Everything You Are(73)
But Ethan’s dad is dead. He said so. Died from suicide years ago. These pills can’t be his, unless that was a lie, just like the phone.
Her tongue is made of cotton, and her lips are disconnected from her brain. She manages to get her eyes half open.
Ethan’s breath snores in and out of his throat. Drool trails down over his chin. He’s not beautiful anymore.
Her brain is a small spark of consciousness, but it flickers like a candle in the wind.
Ethan lied. About the phone. About his father.
She doesn’t want to die as part of a lie.
Call for help.
She reaches for his phone, but her fingers won’t work right, and it slips away, out of reach. She tries to stand, but her legs seem to belong to some other girl and drop her onto the floor. The carpet stinks of mold and old tobacco. Her eyelids are heavy while the rest of her body is floating. Moving is hard, too hard. She’d like to say goodbye to her father, to tell him that she loves him. But even that seems too far away. Maybe it’s too late for it to matter.
Chapter Twenty-Seven
PHEE
Phee lays a clean white cover over the instruments she’s working on and puts her tools away. Everything as usual, everything in its place, except for her thoughts. She’s thoroughly at war with herself, not that this is anything new.
“Obsessed,” “incorrigible,” “obstinate”—these are words that have woven themselves into her being from the time she was a very small child. Every lecture that came her way from her parents or her teachers involved the word “too.” Too loud, too excited, too bossy, too opinionated, too much.
Somewhere along the line, she’s made peace with that, has turned the words into an inside joke for her own private amusement. Her business cards read: Ophelia MacPhee, Luthier
Your instrument is my obsession
She has to make a decision and make it soon. A vacation rental cabin somewhere in the woods or the cabin she has in mind. Just because Braden’s sister didn’t want to talk to her doesn’t mean she can’t figure out where it is. Does she proceed? Or take a step back. Let Braden and Allie find their footing with each other. At least the cello is in a place where she can keep an eye on it.

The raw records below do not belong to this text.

==> v9 <==
==> flow/design.v <==
module DataAggregator(
           clk, reset, bit1, bit2, bit3, bit4, read_index_yaxis, read_index_xaxis,
           out_data_yaxis, out_data_xaxis, finished
       );
localparam MODE_WAIT_START = 0;
localparam MODE_WAIT_CHANNEL = 1;
localparam MODE_WAIT_DATA = 2;
localparam MODE_ASSIGN_DATA = 3;
input clk, reset;
input bit1, bit2, bit3, bit4;  
input [6:0] read_index_yaxis, read_index_xaxis;
output [15:0] out_data_yaxis;  
output [15:0] out_data_xaxis;  
output finished;
reg [15:0] data_yaxis [0:127];
reg [15:0] data_xaxis [0:127];
reg [15:0] bit1_data_buffer, bit2_data_buffer, bit3_data_buffer, bit4_data_buffer;
reg [3:0] bit1_data_buffer_index, bit2_data_buffer_index, bit3_data_buffer_index, bit4_data_buffer_index;
reg [4:0] data_index_yaxis1, data_index_yaxis2, data_index_yaxis3, data_index_yaxis4;
reg [4:0] data_index_xaxis1, data_index_xaxis2, data_index_xaxis3, data_index_xaxis4;
reg data_yaxis1_valid, data_yaxis2_valid, data_yaxis3_valid, data_yaxis4_valid;
reg data_xaxis1_valid, data_xaxis2_valid, data_xaxis3_valid, data_xaxis4_valid;
reg channel_bit1, channel_bit2, channel_bit3, channel_bit4;
reg [1:0] mode_bit1, mode_bit2, mode_bit3, mode_bit4;
wire data_yaxis_valid, data_xaxis_valid;
integer i;
always @(posedge clk) begin
    if (reset) begin
        for (i = 0; i < 128; i = i + 1) begin
            data_yaxis[i] <= 0;
            data_xaxis[i] <= 0;
        end
        bit1_data_buffer <= 0;
        bit2_data_buffer <= 0;
        bit3_data_buffer <= 0;
        bit4_data_buffer <= 0;
        bit1_data_buffer_index <= 0;
        bit2_data_buffer_index <= 0;
        bit3_data_buffer_index <= 0;
        bit4_data_buffer_index <= 0;
        data_index_yaxis1 <= 31;
        data_index_yaxis2 <= 31;
        data_index_yaxis3 <= 31;
        data_index_yaxis4 <= 31;
        data_index_xaxis1 <= 31;
        data_index_xaxis2 <= 31;
        data_index_xaxis3 <= 31;
        data_index_xaxis4 <= 31;
        data_yaxis1_valid <= 0;
        data_yaxis2_valid <= 0;
        data_yaxis3_valid <= 0;
        data_yaxis4_valid <= 0;
        data_xaxis1_valid <= 0;
        data_xaxis2_valid <= 0;
        data_xaxis3_valid <= 0;
        data_xaxis4_valid <= 0;
        channel_bit1 <= 0;
        channel_bit2 <= 0;
        channel_bit3 <= 0;
        channel_bit4 <= 0;
        mode_bit1 <= MODE_WAIT_START;
        mode_bit2 <= MODE_WAIT_START;
        mode_bit3 <= MODE_WAIT_START;
        mode_bit4 <= MODE_WAIT_START;
    end else begin
        if (mode_bit1 == MODE_WAIT_START) begin
            if (bit1) begin
                mode_bit1 <= MODE_WAIT_CHANNEL;
            end
        end else if (mode_bit1 == MODE_WAIT_CHANNEL) begin
            channel_bit1 <= bit1;
            mode_bit1 <= MODE_WAIT_DATA;
            bit1_data_buffer_index <= 15;
        end else if (mode_bit1 == MODE_WAIT_DATA) begin
            bit1_data_buffer[bit1_data_buffer_index] <= bit1;
            if (bit1_data_buffer_index >= 1) begin
                bit1_data_buffer_index <= bit1_data_buffer_index - 1;
            end else begin
                mode_bit1 <= MODE_ASSIGN_DATA;
            end
        end else if (mode_bit1 == MODE_ASSIGN_DATA) begin
            mode_bit1 <= MODE_WAIT_START;
            if (channel_bit1 == 0) begin  
                data_yaxis[data_index_yaxis1] <= bit1_data_buffer;
                if (data_index_yaxis1 >= 1) begin
                    data_index_yaxis1 <= data_index_yaxis1 - 1;
                    data_yaxis1_valid <= 0;
                end else begin
                    data_index_yaxis1 <= 31;
                    data_yaxis1_valid <= 1;
                end
            end else begin  
                data_yaxis[32 + data_index_yaxis2] <= bit1_data_buffer;
                if (data_index_yaxis2 >= 1) begin
                    data_index_yaxis2 <= data_index_yaxis2 - 1;
                    data_yaxis2_valid <= 0;
                end else begin
                    data_index_yaxis2 <= 31;
                    data_yaxis2_valid <= 1;
                end
            end
        end
        if (mode_bit2 == MODE_WAIT_START) begin
            if (bit2) begin
                mode_bit2 <= MODE_WAIT_CHANNEL;
            end
        end else if (mode_bit2 == MODE_WAIT_CHANNEL) begin
            channel_bit2 <= bit2;
            mode_bit2 <= MODE_WAIT_DATA;
            bit2_data_buffer_index <= 15;
        end else if (mode_bit2 == MODE_WAIT_DATA) begin
            bit2_data_buffer[bit2_data_buffer_index] <= bit2;
            if (bit2_data_buffer_index >= 1) begin
                bit2_data_buffer_index <= bit2_data_buffer_index - 1;
            end else begin
                mode_bit2 <= MODE_ASSIGN_DATA;
            end
        end else if (mode_bit2 == MODE_ASSIGN_DATA) begin
            mode_bit2 <= MODE_WAIT_START;
            if (channel_bit2 == 0) begin  
                data_yaxis[64 + data_index_yaxis3] <= bit2_data_buffer;
                if (data_index_yaxis3 >= 1) begin
                    data_index_yaxis3 <= data_index_yaxis3 - 1;
                    data_yaxis3_valid <= 0;
                end else begin
                    data_index_yaxis3 <= 31;
                    data_yaxis3_valid <= 1;
                end
            end else begin  
                data_yaxis[96 + data_index_yaxis4] <= bit2_data_buffer;
                if (data_index_yaxis4 >= 1) begin
                    data_index_yaxis4 <= data_index_yaxis4 - 1;
                    data_yaxis4_valid <= 0;
                end else begin
                    data_index_yaxis4 <= 31;
                    data_yaxis4_valid <= 1;
                end
            end
        end
        if (mode_bit3 == MODE_WAIT_START) begin
            if (bit3) begin
                mode_bit3 <= MODE_WAIT_CHANNEL;
            end
        end else if (mode_bit3 == MODE_WAIT_CHANNEL) begin
            channel_bit3 <= bit3;
            mode_bit3 <= MODE_WAIT_DATA;
            bit3_data_buffer_index <= 15;
        end else if (mode_bit3 == MODE_WAIT_DATA) begin
            bit3_data_buffer[bit3_data_buffer_index] <= bit3;
            if (bit3_data_buffer_index >= 1) begin
                bit3_data_buffer_index <= bit3_data_buffer_index - 1;
            end else begin
                mode_bit3 <= MODE_ASSIGN_DATA;
            end
        end else if (mode_bit3 == MODE_ASSIGN_DATA) begin
            mode_bit3 <= MODE_WAIT_START;
            if (channel_bit3 == 0) begin  
                data_xaxis[data_index_xaxis1] <= bit3_data_buffer;
                if (data_index_xaxis1 >= 1) begin
                    data_index_xaxis1 <= data_index_xaxis1 - 1;
                    data_xaxis1_valid <= 0;
                end else begin
                    data_index_xaxis1 <= 31;
                    data_xaxis1_valid <= 1;
                end
            end else begin  
                data_xaxis[32 + data_index_xaxis2] <= bit3_data_buffer;
                if (data_index_xaxis2 >= 1) begin
                    data_index_xaxis2 <= data_index_xaxis2 - 1;
                    data_xaxis2_valid <= 0;
                end else begin
                    data_index_xaxis2 <= 31;
                    data_xaxis2_valid <= 1;
                end
            end
        end
        if (mode_bit4 == MODE_WAIT_START) begin
            if (bit4) begin
                mode_bit4 <= MODE_WAIT_CHANNEL;
            end
        end else if (mode_bit4 == MODE_WAIT_CHANNEL) begin
            channel_bit4 <= bit4;
            mode_bit4 <= MODE_WAIT_DATA;
            bit4_data_buffer_index <= 15;
        end else if (mode_bit4 == MODE_WAIT_DATA) begin
            bit4_data_buffer[bit4_data_buffer_index] <= bit4;
            if (bit4_data_buffer_index >= 1) begin
                bit4_data_buffer_index <= bit4_data_buffer_index - 1;
            end else begin
                mode_bit4 <= MODE_ASSIGN_DATA;
            end
        end else if (mode_bit4 == MODE_ASSIGN_DATA) begin
            mode_bit4 <= MODE_WAIT_START;
            if (channel_bit4 == 0) begin  
                data_xaxis[64 + data_index_xaxis3] <= bit4_data_buffer;
                if (data_index_xaxis3 >= 1) begin
                    data_index_xaxis3 <= data_index_xaxis3 - 1;
                    data_xaxis3_valid <= 0;
                end else begin
                    data_index_xaxis3 <= 31;
                    data_xaxis3_valid <= 1;
                end
            end else begin  
                data_xaxis[96 + data_index_xaxis4] <= bit4_data_buffer;
                if (data_index_xaxis4 >= 1) begin
                    data_index_xaxis4 <= data_index_xaxis4 - 1;
                    data_xaxis4_valid <= 0;
                end else begin
                    data_index_xaxis4 <= 31;
                    data_xaxis4_valid <= 1;
                end
            end
        end
    end
end
assign out_data_yaxis = data_yaxis[read_index_yaxis];
assign out_data_xaxis = data_xaxis[read_index_xaxis];
assign data_yaxis_valid = (data_yaxis1_valid && data_yaxis2_valid && data_yaxis3_valid && data_yaxis4_valid);
assign data_xaxis_valid = (data_xaxis1_valid && data_xaxis2_valid && data_xaxis3_valid && data_xaxis4_valid);
assign finished = (data_yaxis_valid && data_xaxis_valid);
endmodule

She’s just getting ready to climb into bed and let go of the day when her phone rings.
Braden.
Her hand moves toward the phone in slow motion, and her voice sounds dry and tight when she answers.
“Phee. Thank God you picked up. It’s Allie. She’s tried to kill herself and she’s taken the car and—”
“Oh God. Oh, Braden. Keep talking. I’m already moving.”
Adrenaline floods her as she squeezes the phone between her shoulder and her ear and puts on her shoes and jacket.
“She’s at the Sunset Motel. The cops are on their way. I’ve booked an Uber, but it’s going to be a bit and you’re closer than I am. I can’t bear the waiting. Go there, Phee, don’t come here.”
“All right.” She can hear his panicked breathing, the sound of him pacing. “Easy, Braden. Maybe she’s okay. How do you know—”
“I was worried. Had a bad feeling. I looked at her laptop. She always takes it with her, she never leaves it here. There was an IM conversation between her and Ethan . . .” His voice breaks on a wrenching sob that threatens to turn her inside out.
She grabs her keys and runs to her car.
Braden manages a quavering breath, and goes on. “They made a pact, Phee. And they were meeting hours ago. If she’s . . .” He breaks off again, unable to say the words.
“I’m on my way. Give me an address.”
He rattles off the number and street, and she enters it into her phone. “That’s not far from here. Stay with me, Braden. I’m in the car. Moving.”
“Oh God. I should have done something, Phee. Taken her to a counselor. Sent her off with Alexandra. All of this is my fault.”
“Sounds like Ethan has some blame in this.”
“Lilian would never have let her date that boy.”
“Did you?”
“No, but—”
“She’s a seventeen-year-old girl. You can’t just stop a kid that age from doing shit unless you physically lock her in a room. Maybe not even then. I speak from the voice of experience.”
She sees flashing lights ahead. Dread writhes in her belly. The seedy motel is garishly lit, on again, off again, by the red and blue lights. Two cop cars. An ambulance. A group of people huddles beside the ambulance watching the show.
“Phee?” Braden’s voice asks. “Where are you? What do you see?”
“I’m here. There are cop cars. An ambulance.”
“Oh God.” It’s a groan, a prayer.
“I’m going to see what I can find out. I’ll call you back.” Phee disconnects. If it’s bad news, she doesn’t want him to hear it live.
The motel has two floors, all of the doors opening out toward the parking lot. Up the stairs, to the right, one of the doors is open. A uniformed officer stands outside.
“Hey,” she says, approaching the bystanders. “What’s going on?”
“Suicide. That’s what the cop told the EMT,” a girl says. She can’t be much older than Allie, but the high boots, short skirt, and amount of makeup hint that her presence in the motel is more professional than recreational.